DATA IN THIS EXERCISE:

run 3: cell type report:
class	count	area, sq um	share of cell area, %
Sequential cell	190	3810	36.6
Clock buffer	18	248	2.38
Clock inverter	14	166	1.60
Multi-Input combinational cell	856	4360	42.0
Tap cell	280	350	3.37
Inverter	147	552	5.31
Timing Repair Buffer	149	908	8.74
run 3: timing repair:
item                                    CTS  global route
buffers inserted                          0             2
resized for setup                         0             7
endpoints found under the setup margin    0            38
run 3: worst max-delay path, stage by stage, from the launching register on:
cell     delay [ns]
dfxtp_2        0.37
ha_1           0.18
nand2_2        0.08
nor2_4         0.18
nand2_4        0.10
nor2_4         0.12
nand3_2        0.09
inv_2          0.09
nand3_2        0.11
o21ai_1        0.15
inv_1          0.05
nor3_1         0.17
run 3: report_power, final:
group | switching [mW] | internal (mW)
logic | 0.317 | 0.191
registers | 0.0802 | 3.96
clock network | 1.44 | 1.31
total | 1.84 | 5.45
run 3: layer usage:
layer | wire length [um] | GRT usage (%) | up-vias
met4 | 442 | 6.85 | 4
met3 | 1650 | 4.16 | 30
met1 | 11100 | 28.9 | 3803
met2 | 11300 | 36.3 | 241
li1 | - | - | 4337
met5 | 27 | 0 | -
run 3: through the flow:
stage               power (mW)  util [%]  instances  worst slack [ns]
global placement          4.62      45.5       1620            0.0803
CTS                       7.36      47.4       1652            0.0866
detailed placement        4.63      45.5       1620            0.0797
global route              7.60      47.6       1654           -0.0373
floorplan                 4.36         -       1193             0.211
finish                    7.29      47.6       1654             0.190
## config.mk

```make
export PLATFORM = sky130hd
export DESIGN_NAME = src_reset_combiner
export DESIGN_NICKNAME = d
export VERILOG_FILES = /design/src/core/src_pkg.sv /design/src/core/src_reset_combiner.sv /design/src/core/src_sticky_reg.sv
export SDC_FILE = /design/constraint.sdc
export NUM_CORES = 1
export LEC_CHECK = 0
export ABC_AREA = 1
export BUFFER_PORTS_ARGS = -buffer_cell sky130_fd_sc_hd__clkbuf_2
export CORE_MARGIN = 3
export CORE_UTILIZATION = 54
export DETAILED_ROUTE_END_ITERATION = 8
export GPL_TIMING_DRIVEN = 0
export PLACE_DENSITY = 0.92
export SETUP_SLACK_MARGIN = 0.5
export SYNTH_ARGS = -nofsm -noshare
export SYNTH_HDL_FRONTEND = slang
export SYNTH_HIERARCHICAL = 1
export SYNTH_SLANG_ARGS = --single-unit
```

## constraint.sdc

```tcl
create_clock -name sys_clk_in -period 4.4 [get_ports sys_clk_in]
set_input_delay 0 -clock sys_clk_in [delete_from_list [all_inputs] [get_ports sys_clk_in]]
set_output_delay 0 -clock sys_clk_in [all_outputs]
set_load 0.01 [all_outputs]
```

## src/core/src_pkg.sv

```systemverilog
// Function
// - All reset sources merge into one master system reset output.
// - Power-on, pin, software, watchdog, brown-out and mismatch each assert master reset.
// - Configuration mismatch sets cause flag bit 9; resets to zero.
// - Bit 8 is read/write regulator standby enable, reset zero, on in Sleep.
// - External master-clear pin reset sets flag bit 7; resets to zero.
// - Software reset sets cause flag bit 6; resets to zero.
// - Watchdog time-out sets flag bit 4; resets to zero.
// - Wake from Sleep sets flag bit 3; resets to zero.
// - Wake from Idle sets flag bit 2; resets to zero.
// - Brown-out sets flag bit 1; it is one after power-on.
// - Power-on sets flag bit 0; it is one after power-on.
// - Brown-out and power-on flags hold until software writes zero.
// - Cause register bits 31..10 and bit 5 read as zero.
// - Writing one to trigger bit 0 starts software reset, self-clearing; zero ignored.
// - Trigger write accepted only after the system unlock sequence completed.
// - Trigger register bits 31..1 read as zero.
package src_pkg;
  localparam int          SRC_ADDR_W     = 4;
  localparam int          SRC_DATA_W     = 32;
  localparam int          SRC_STRB_W     = 4;
  localparam int          SRC_CAUSE_W    = 10;
  localparam int          SRC_IRQ_W      = 5;
  localparam int          SRC_SYNC_W     = 4;

  // Register byte offsets
  localparam logic [3:0]  ADDR_CAUSE     = 4'h0;
  localparam logic [3:0]  ADDR_SWTRIG    = 4'h4;
  localparam logic [3:0]  ADDR_IRQ_STAT  = 4'h8;
  localparam logic [3:0]  ADDR_IRQ_MASK  = 4'hC;

  // Cause register fields
  localparam int          BIT_POR        = 0;
  localparam int          BIT_BROWNOUT   = 1;
  localparam int          BIT_IDLE       = 2;
  localparam int          BIT_SLEEP      = 3;
  localparam int          BIT_WDT_TOUT   = 4;
  localparam int          BIT_SOFT_RST   = 6;
  localparam int          BIT_EXT_PIN    = 7;
  localparam int          BIT_REG_STBY   = 8;
  localparam int          BIT_MISMATCH   = 9;
  localparam logic [9:0]  CAUSE_RESET    = 10'h003;
  localparam logic [9:0]  CAUSE_WR_MASK  = 10'h3DF;
  localparam int          BIT_SOFT_TRIG  = 0;

  // Interrupt status fields
  localparam int          IRQ_EXT        = 0;
  localparam int          IRQ_SOFT       = 1;
  localparam int          IRQ_WDT        = 2;
  localparam int          IRQ_BROWNOUT   = 3;
  localparam int          IRQ_MISMATCH   = 4;
  localparam logic [4:0]  IRQ_RESET      = 5'h00;
  localparam logic [4:0]  IRQ_WR_MASK    = 5'h1F;

  // Synchroniser lanes
  localparam int          SY_EXT_N       = 0;
  localparam int          SY_WDT         = 1;
  localparam int          SY_BROWNOUT    = 2;
  localparam int          SY_MISMATCH    = 3;
  localparam logic [3:0]  SYNC_RESET     = 4'h1;

  localparam logic [1:0]  RESP_OKAY      = 2'h0;
  localparam logic [1:0]  RESP_SLVERR    = 2'h2;

  // Master reset stretch after the last source goes away
  localparam int          CLK_PERIOD_NS  = 10;
  localparam int          RST_HOLD_NS    = 100;
  localparam int          HOLD_CYC_INT   = (RST_HOLD_NS + CLK_PERIOD_NS - 1) / CLK_PERIOD_NS;
  localparam logic [3:0]  HOLD_CYCLES    = 4'(HOLD_CYC_INT);
  localparam logic [3:0]  HOLD_ZERO      = 4'h0;
  localparam logic [3:0]  HOLD_ONE       = 4'h1;
endpackage

```

## src/core/src_reset_combiner.sv

```systemverilog
module src_reset_combiner
  import src_pkg::*;
(
  input  wire logic                  sys_clk_in,
  input  wire logic                  reset_in,
  // Reset sources and power-state events
  input  wire logic                  master_clear_pin_n_in,
  input  wire logic                  watchdog_reset_source_in,
  input  wire logic                  brownout_in,
  input  wire logic                  config_mismatch_in,
  input  wire logic                  sleep_wake_in,
  input  wire logic                  idle_wake_in,
  input  wire logic                  unlock_done_in,
  // AXI4-Lite slave
  input  wire logic [SRC_ADDR_W-1:0] s_axi_awaddr_in,
  input  wire logic                  s_axi_awvalid_in,
  output logic                       s_axi_awready_out,
  input  wire logic [SRC_DATA_W-1:0] s_axi_wdata_in,
  input  wire logic [SRC_STRB_W-1:0] s_axi_wstrb_in,
  input  wire logic                  s_axi_wvalid_in,
  output logic                       s_axi_wready_out,
  output logic [1:0]                 s_axi_bresp_out,
  output logic                       s_axi_bvalid_out,
  input  wire logic                  s_axi_bready_in,
  input  wire logic [SRC_ADDR_W-1:0] s_axi_araddr_in,
  input  wire logic                  s_axi_arvalid_in,
  output logic                       s_axi_arready_out,
  output logic [SRC_DATA_W-1:0]      s_axi_rdata_out,
  output logic [1:0]                 s_axi_rresp_out,
  output logic                       s_axi_rvalid_out,
  input  wire logic                  s_axi_rready_in,
  // Outputs to the device
  output logic                       system_master_reset_out,
  output logic                       regulator_standby_en_out,
  output logic                       irq_out
);

  logic [SRC_SYNC_W-1:0]  sync_meta;
  logic [SRC_SYNC_W-1:0]  sync_q;
  logic [SRC_SYNC_W-1:0]  sync_prev;
  logic                   ext_active;
  logic                   ext_event;
  logic                   wdt_event;
  logic                   brownout_event;
  logic                   mismatch_event;

  logic [SRC_ADDR_W-1:0]  aw_addr_q;
  logic [SRC_DATA_W-1:0]  w_data_q;
  logic [SRC_STRB_W-1:0]  w_strb_q;
  logic                   do_write;
  logic [SRC_DATA_W-1:0]  wr_mask;
  logic                   wr_cause;
  logic                   wr_irq_stat;
  logic                   wr_irq_mask;
  logic                   wr_swtrig;
  logic                   wr_mapped;

  logic                   soft_reset_pulse;
  logic [3:0]             hold_cnt;
  logic                   any_source;

  logic [SRC_CAUSE_W-1:0] cause_set;
  logic [SRC_CAUSE_W-1:0] cause_q;
  logic [SRC_IRQ_W-1:0]   irq_set;
  logic [SRC_IRQ_W-1:0]   irq_stat_q;
  logic [SRC_IRQ_W-1:0]   irq_mask_q;

  // Detectors run from other oscillators, so the pin, watchdog, brown-out and mismatch sources are synchronised; the wake inputs are not
  always_ff @(posedge sys_clk_in) begin
    if (reset_in) begin
      sync_meta <= SYNC_RESET;
      sync_q    <= SYNC_RESET;
      sync_prev <= SYNC_RESET;
    end else begin
      sync_meta <= {config_mismatch_in, brownout_in, watchdog_reset_source_in, master_clear_pin_n_in};
      sync_q    <= sync_meta;
      sync_prev <= sync_q;
    end
  end

  assign ext_active     = ~sync_q[SY_EXT_N];
  assign ext_event      = ~sync_q[SY_EXT_N] & sync_prev[SY_EXT_N];
  assign wdt_event      = sync_q[SY_WDT] & ~sync_prev[SY_WDT];
  assign brownout_event = sync_q[SY_BROWNOUT] & ~sync_prev[SY_BROWNOUT];
  assign mismatch_event = sync_q[SY_MISMATCH] & ~sync_prev[SY_MISMATCH];

  // Write channel: address and data taken in either order, held until both are in
  always_ff @(posedge sys_clk_in) begin
    if (reset_in) begin
      s_axi_awready_out <= 1'b1;
      aw_addr_q         <= '0;
    end else if (s_axi_awvalid_in && s_axi_awready_out) begin
      s_axi_awready_out <= 1'b0;
      aw_addr_q         <= s_axi_awaddr_in;
    end else if (s_axi_bvalid_out && s_axi_bready_in) begin
      s_axi_awready_out <= 1'b1;
    end
  end

  always_ff @(posedge sys_clk_in) begin
    if (reset_in) begin
      s_axi_wready_out <= 1'b1;
      w_data_q         <= '0;
      w_strb_q         <= '0;
    end else if (s_axi_wvalid_in && s_axi_wready_out) begin
      s_axi_wready_out <= 1'b0;
      w_data_q         <= s_axi_wdata_in;
      w_strb_q         <= s_axi_wstrb_in;
    end else if (s_axi_bvalid_out && s_axi_bready_in) begin
      s_axi_wready_out <= 1'b1;
    end
  end

  assign do_write = ~s_axi_awready_out & ~s_axi_wready_out & ~s_axi_bvalid_out;

  always_comb begin
    for (int i = 0; i < SRC_STRB_W; i++) begin
      wr_mask[i*8 +: 8] = {8{w_strb_q[i]}};
    end
  end

  assign wr_cause    = do_write && (aw_addr_q == ADDR_CAUSE);
  assign wr_swtrig   = do_write && (aw_addr_q == ADDR_SWTRIG);
  assign wr_irq_stat = do_write && (aw_addr_q == ADDR_IRQ_STAT);
  assign wr_irq_mask = do_write && (aw_addr_q == ADDR_IRQ_MASK);
  assign wr_mapped   = (aw_addr_q == ADDR_CAUSE) || (aw_addr_q == ADDR_SWTRIG) ||
                       (aw_addr_q == ADDR_IRQ_STAT) || (aw_addr_q == ADDR_IRQ_MASK);

  always_ff @(posedge sys_clk_in) begin
    if (reset_in) begin
      s_axi_bvalid_out <= 1'b0;
      s_axi_bresp_out  <= RESP_OKAY;
    end else if (do_write) begin
      s_axi_bvalid_out <= 1'b1;
      s_axi_bresp_out  <= wr_mapped ? RESP_OKAY : RESP_SLVERR;
    end else if (s_axi_bvalid_out && s_axi_bready_in) begin
      s_axi_bvalid_out <= 1'b0;
    end
  end

  // Trigger bit lives one cycle only, so it clears itself; a locked write is dropped
  always_ff @(posedge sys_clk_in) begin
    if (reset_in) begin
      soft_reset_pulse <= 1'b0;
    end else begin
      soft_reset_pulse <= wr_swtrig && w_strb_q[0] && w_data_q[BIT_SOFT_TRIG] && unlock_done_in;
    end
  end

  // Master reset: any source, then stretched so the device sees a clean pulse
  assign any_source = ext_active | sync_q[SY_WDT] | sync_q[SY_BROWNOUT] | sync_q[SY_MISMATCH] |
                      soft_reset_pulse;

  always_ff @(posedge sys_clk_in) begin
    if (reset_in) begin
      system_master_reset_out <= 1'b1;
      hold_cnt                <= HOLD_CYCLES;
    end else if (any_source) begin
      system_master_reset_out <= 1'b1;
      hold_cnt                <= HOLD_CYCLES;
    end else if (hold_cnt != HOLD_ZERO) begin
      system_master_reset_out <= 1'b1;
      hold_cnt                <= hold_cnt - HOLD_ONE;
    end else begin
      system_master_reset_out <= 1'b0;
    end
  end

  // Cause flags: this block is not reset by the master reset it drives, so flags survive it
  always_comb begin
    cause_set            = '0;
    cause_set[BIT_MISMATCH] = mismatch_event;
    cause_set[BIT_EXT_PIN]  = ext_event;
    cause_set[BIT_SOFT_RST] = soft_reset_pulse;
    cause_set[BIT_WDT_TOUT] = wdt_event;
    cause_set[BIT_SLEEP]    = sleep_wake_in;
    cause_set[BIT_IDLE]     = idle_wake_in;
    cause_set[BIT_BROWNOUT] = brownout_event;
  end

  // Power-on flag is set by the block reset or by a software write of one; no source event sets it
  src_sticky_reg #(
    .WIDTH     (SRC_CAUSE_W),
    .RESET_VAL (CAUSE_RESET),
    .W1C       (1'b0)
  ) u_cause (
    .sys_clk_in (sys_clk_in),
    .reset_in   (reset_in),
    .set_in     (cause_set),
    .wr_en_in   (wr_cause),
    .wr_mask_in (wr_mask[SRC_CAUSE_W-1:0] & CAUSE_WR_MASK),
    .wr_data_in (w_data_q[SRC_CAUSE_W-1:0]),
    .value_out  (cause_q)
  );

  always_comb begin
    irq_set           = '0;
    irq_set[IRQ_EXT]  = ext_event;
    irq_set[IRQ_SOFT] = soft_reset_pulse;
    irq_set[IRQ_WDT]  = wdt_event;
    irq_set[IRQ_BROWNOUT] = brownout_event;
    irq_set[IRQ_MISMATCH] = mismatch_event;
  end

  src_sticky_reg #(
    .WIDTH     (SRC_IRQ_W),
    .RESET_VAL (IRQ_RESET),
    .W1C       (1'b1)
  ) u_irq_stat (
    .sys_clk_in (sys_clk_in),
    .reset_in   (reset_in),
    .set_in     (irq_set),
    .wr_en_in   (wr_irq_stat),
    .wr_mask_in (wr_mask[SRC_IRQ_W-1:0] & IRQ_WR_MASK),
    .wr_data_in (w_data_q[SRC_IRQ_W-1:0]),
    .value_out  (irq_stat_q)
  );

  always_ff @(posedge sys_clk_in) begin
    if (reset_in) begin
      irq_mask_q <= IRQ_RESET;
    end else if (wr_irq_mask && w_strb_q[0]) begin
      irq_mask_q <= w_data_q[SRC_IRQ_W-1:0];
    end
  end

  always_ff @(posedge sys_clk_in) begin
    if (reset_in) begin
      irq_out <= 1'b0;
    end else begin
      irq_out <= |(irq_stat_q & irq_mask_q);
    end
  end

  always_ff @(posedge sys_clk_in) begin
    if (reset_in) begin
      regulator_standby_en_out <= 1'b0;
    end else begin
      regulator_standby_en_out <= cause_q[BIT_REG_STBY];
    end
  end

  // Read channel: data sampled at the address handshake, answered one edge later
  always_ff @(posedge sys_clk_in) begin
    if (reset_in) begin
      s_axi_arready_out <= 1'b1;
      s_axi_rvalid_out  <= 1'b0;
      s_axi_rdata_out   <= '0;
      s_axi_rresp_out   <= RESP_OKAY;
    end else if (s_axi_arvalid_in && s_axi_arready_out) begin
      s_axi_arready_out <= 1'b0;
      s_axi_rvalid_out  <= 1'b1;
      s_axi_rresp_out   <= RESP_OKAY;
      s_axi_rdata_out   <= '0;
      case (s_axi_araddr_in)
        ADDR_CAUSE: begin
          s_axi_rdata_out[SRC_CAUSE_W-1:0] <= cause_q;
        end
        ADDR_SWTRIG: begin
          s_axi_rdata_out <= '0;
        end
        ADDR_IRQ_STAT: begin
          s_axi_rdata_out[SRC_IRQ_W-1:0] <= irq_stat_q;
        end
        ADDR_IRQ_MASK: begin
          s_axi_rdata_out[SRC_IRQ_W-1:0] <= irq_mask_q;
        end
        default: begin
          s_axi_rresp_out <= RESP_SLVERR;
        end
      endcase
    end else if (s_axi_rvalid_out && s_axi_rready_in) begin
      s_axi_arready_out <= 1'b1;
      s_axi_rvalid_out  <= 1'b0;
    end
  end

endmodule

```

## src/core/src_sticky_reg.sv

```systemverilog
// Flag vector: hardware set wins over a software write in the same cycle
module src_sticky_reg #(
  parameter int                 WIDTH     = 8,
  parameter logic [WIDTH-1:0]   RESET_VAL = '0,
  parameter bit                 W1C       = 1'b0
) (
  input  wire logic             sys_clk_in,
  input  wire logic             reset_in,
  input  wire logic [WIDTH-1:0] set_in,
  input  wire logic             wr_en_in,
  input  wire logic [WIDTH-1:0] wr_mask_in,
  input  wire logic [WIDTH-1:0] wr_data_in,
  output logic      [WIDTH-1:0] value_out
);
  logic [WIDTH-1:0] next_value;

  always_comb begin
    next_value = value_out;
    if (wr_en_in) begin
      if (W1C) begin
        next_value = value_out & ~(wr_data_in & wr_mask_in);
      end else begin
        next_value = (value_out & ~wr_mask_in) | (wr_data_in & wr_mask_in);
      end
    end
    next_value = next_value | set_in;
  end

  always_ff @(posedge sys_clk_in) begin
    if (reset_in) begin
      value_out <= RESET_VAL;
    end else begin
      value_out <= next_value;
    end
  end
endmodule

```

Word-level counts from Yosys, hierarchy flattened. Cells that the tools add are included.

Output and inout bits: 44. Bits in registers: 75. Logic and storage cells: 98. Bits of input ports: 58.

Bitwise logic cells: 27. Reduce and logical (&&, ||, !) cells: 26. Muxes and demuxes: 16. Add/sub/neg operators: 1. Equal/unequal tests: 6.

Operator list (number): bitwise AND 10 bit (2); bitwise OR 10 bit (2); equality test 4 bit, second input constant (4); bitwise AND 5 bit (3); case mux 5 bit (3 select lines) (1); logical AND 1 bit (13); 2-to-1 mux 1 bit (10); 2-to-1 mux 10 bit (1); 2-to-1 mux 5 bit (2); inverter 10 bit (1); equality test 4 x 3 -> 1 bit, second input constant (2); zero test 4 bit (2); nonzero test 2 bit (4); inverter 1 bit (7); bitwise AND 1 bit (6); inverter 5 bit (1); bitwise OR 5 bit (1); OR reduction 5 bit (1); 2-to-1 mux 2 bit (2); bitwise OR 1 bit (4); nonzero test 4 bit (1); OR reduction 4 bit (1); subtractor 4 x 1 -> 4 bit, second input constant (1); logical OR 1 bit (3); OR reduction 2 bit (1).

Longest topological paths before layout. Gate-level depths: netlist (run 1).

Depth in word-level cells: 7. Depth in mapped cells: 9. Mapped depth without buffers: 8.

Modules after synthesis. The synthesis (run 1) kept the hierarchy.

Modules (own cells, without submodules): src_reset_combiner (cells an instance 310, area an instance 2461.1 µm², sequential area each 1161.1 µm², instances 1); src_sticky_reg at u_cause (cells an instance 79, area an instance 513.0 µm², sequential area each 200.2 µm², instances 1); src_sticky_reg at u_irq_stat (cells an instance 25, area an instance 191.4 µm², sequential area each 100.1 µm², instances 1).

Worst setup path after synthesis (run 1). OpenSTA, ideal clock, no wires.

Path kind: flip-flop to flip-flop. Start: reg aw_addr_q[0]. End: reg u_cause.value_out[7]. Data required time: 4.291 ns. Stages on the path, launching flop included: 10. Path slack: 2.940 ns. Arrival: 1.352 ns. Path buffers: 1. Cells stage by stage: dfxtp_1 nor2_2 inv_1 nor4_1 buf_6 nand2_1 nand2_1 nand3_1 nand2_1 inv_1.

Word-level cells in the longest chain between the ends: 4.

Ends and longest elaborated chain: start: declaration (line src_reset_combiner.sv:47) `logic [SRC_ADDR_W-1:0] aw_addr_q;`; start signal: assignment (line src_reset_combiner.sv:94) `aw_addr_q <= s_axi_awaddr_in;`; zero test 4 bit (line src_reset_combiner.sv:122) `assign wr_cause = do_write && (aw_addr_q == ADDR_CAUSE);`; logical AND 1 bit (line src_reset_combiner.sv:122); net wr_cause (line src_reset_combiner.sv:52) `logic wr_cause;`; 2-to-1 mux 10 bit (line src_sticky_reg.sv:19) `if (wr_en_in) begin`; bitwise OR 10 bit (line src_sticky_reg.sv:26) `next_value = next_value | set_in;`; end signal: assignment (line src_sticky_reg.sv:33) `value_out <= next_value;`; end: declaration (line src_sticky_reg.sv:13) `output logic [WIDTH-1:0] value_out`.

The timed path passes the listed nets, and every way through them passes these cells. A chain may end at the register's enable or synchronous reset.

Final worst setup path (run 1). Same ends and word-level chain as after synthesis.

==> results.yml, run 1 <==
grt:
  track_usage: 0.2437
  antenna_found_initial: 0
  grt_pass1_wl_um: 12350
  grt_pass1_vias: 2761
  grt_overflow_total: 0
  grt_max_degree: 22
synth:
  yosys.area_share.simple: 0.2775
  synth_top_family_by_area: "simple AND/OR/NAND/NOR gates"
  ys_warn_count: 6
  syn_area_per_cell_um2: 7.646
  synth_mux_area_frac: 0
  synth_area_um2: 3166
  synth_compound_area_frac: 0.09249
  yosys-top-cells-area: "dfxtp_1 (46%), nand2_1 (8.8%), nand3_1 (7.4%)"
  ys_seq_area_frac: 0.4617
  ys_ff_latch: 73
  synth_top_area_share: 0.4617
  syn_inst: 414
  synth_top_cell_by_area: "dfxtp_1"
  ys_types: 32
  post_synth_fa_ha_maj_area_fraction: 0.007905
  synthXorXnorAreaFrac: 0.002767
clock_tree:
  root_buffer: "clkbuf_8"
  numCtsBuffers: 9
  htree_levels: 3
  path_clk_slew_ns: 0.07
  cts_buffer_depth: 2
  cts_tree: "yes"
  clock_latency_ns: 0.34
  cts.sinks: 73
pwr:
  seqPwrFrac: 0.507
  p_per_area_nw_per_um2: 348.2
  netSwitchingFraction: 0.2521
  p_sw_mw: 0.3582
  power.internal_mw: 1.063
  power_frac_comb: 0.127
  p_leak_nw: 2.001
  power_frac_clock: 0.367
  peakVddDrop_mv: 0.2414
floorplanning:
  core-area_um2: 5574
  rows: 27
  ios: 102
  start_util: 0.5679
  die_y_um: 82.57
  die_w_um: 82.57
  die_area_um2: 6817
worst_setup_path:
  cp.arrival_ns: 2.05
  crit_type: "reg2reg"
  crit_required_ns: 4.64
  start_kind: "register"
  worstPathMaxFanout: 10
  end_kind: "register"
routing:
  vias_per_cell: 4.873
  wirelength_um: 7637
  first_pass_iters: 5
  antenna_left: 0
  drc: 0
  drtIter0Drc: 249
  drt-wirelength-per-cell_um: 12.56
  vias: 2963
layout:
  final_nets: 592
  n_antenna_cell: 0
  syn_to_final_growth_pct: 28.93
  design_area_um2: 4081
  drive_above_1_share: 0.2313
  final-instance-count-excl-fill: 608
  final_common_cell: "nand2_1"
  utilization: 0.7322
  layout_common_cells: "nand2_1 (74), dfxtp_1 (73), nor2_1 (53), clkbuf_2 (53)"
timing:
  period_needed_ns: 1.806
  period_share: 0.4106
  setup_viol: 0
  slew_viol_final: 0
  worst_slack_ns: 2.594
  hold_viol_final: 0
  tightest_slew_ns: 0.7314
  slew_headroom: 0.5117
  fin_tns_setup_ns: 0
  fin_skew_ns: 0.007545
  rsz0062_at_grt: "false"
  max_clock_freq_ghz: 0.5536
placed_design:
  dp_cells: 567
  dpl_cell_area_um2: 3626
  portBuffers: 53
  place_ws_ns: 2.725
  gp_congestion: 0.8525
  dp_hpwl_um: 5183
outcome:
  outcome: "completed"
job:
  drv_cap: 0
min_path:
  hp-class: "in2reg"
sequential cells by signal, summed over array words and instances, names as in the netlist:
name and count:
s_axi_rdata_out 10, u_cause/value_out 10, w_data_q 10, irq_mask_q 5, u_irq_stat/value_out 5, aw_addr_q 4, hold_cnt 4, sync_meta 4
sync_prev 4, sync_q 4, w_strb_q 2, irq_out 1, regulator_standby_en_out 1, s_axi_arready_out 1, s_axi_awready_out 1, s_axi_bresp_out 1
s_axi_bvalid_out 1, s_axi_rresp_out 1, s_axi_rvalid_out 1, s_axi_wready_out 1, soft_reset_pulse 1, system_master_reset_out 1
worst paths after layout:
check | startpoint | end | slack, ns | cells after the start
min | s_axi_awvalid_in | aw_addr_q[3]$_SDFFE_PP0P_ | 0.04 | 3
max reg2reg | aw_addr_q[0]$_SDFFE_PP0P_ | u_cause/value_out[7]$_SDFF_PP0_ | 2.59 | 9
max | aw_addr_q[0]$_SDFFE_PP0P_ | u_cause/value_out[7]$_SDFF_PP0_ | 2.59 | 9
min reg2reg | sync_meta[2]$_SDFF_PP0_ | sync_q[2]$_SDFF_PP0_ | 0.40 | 2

TASK GOAL: To answer, copy each line from the material above that has the word "netlist".

TASK ANSWER:
Longest topological paths before layout. Gate-level depths: netlist (run 1).
sequential cells by signal, summed over array words and instances, names as in the netlist:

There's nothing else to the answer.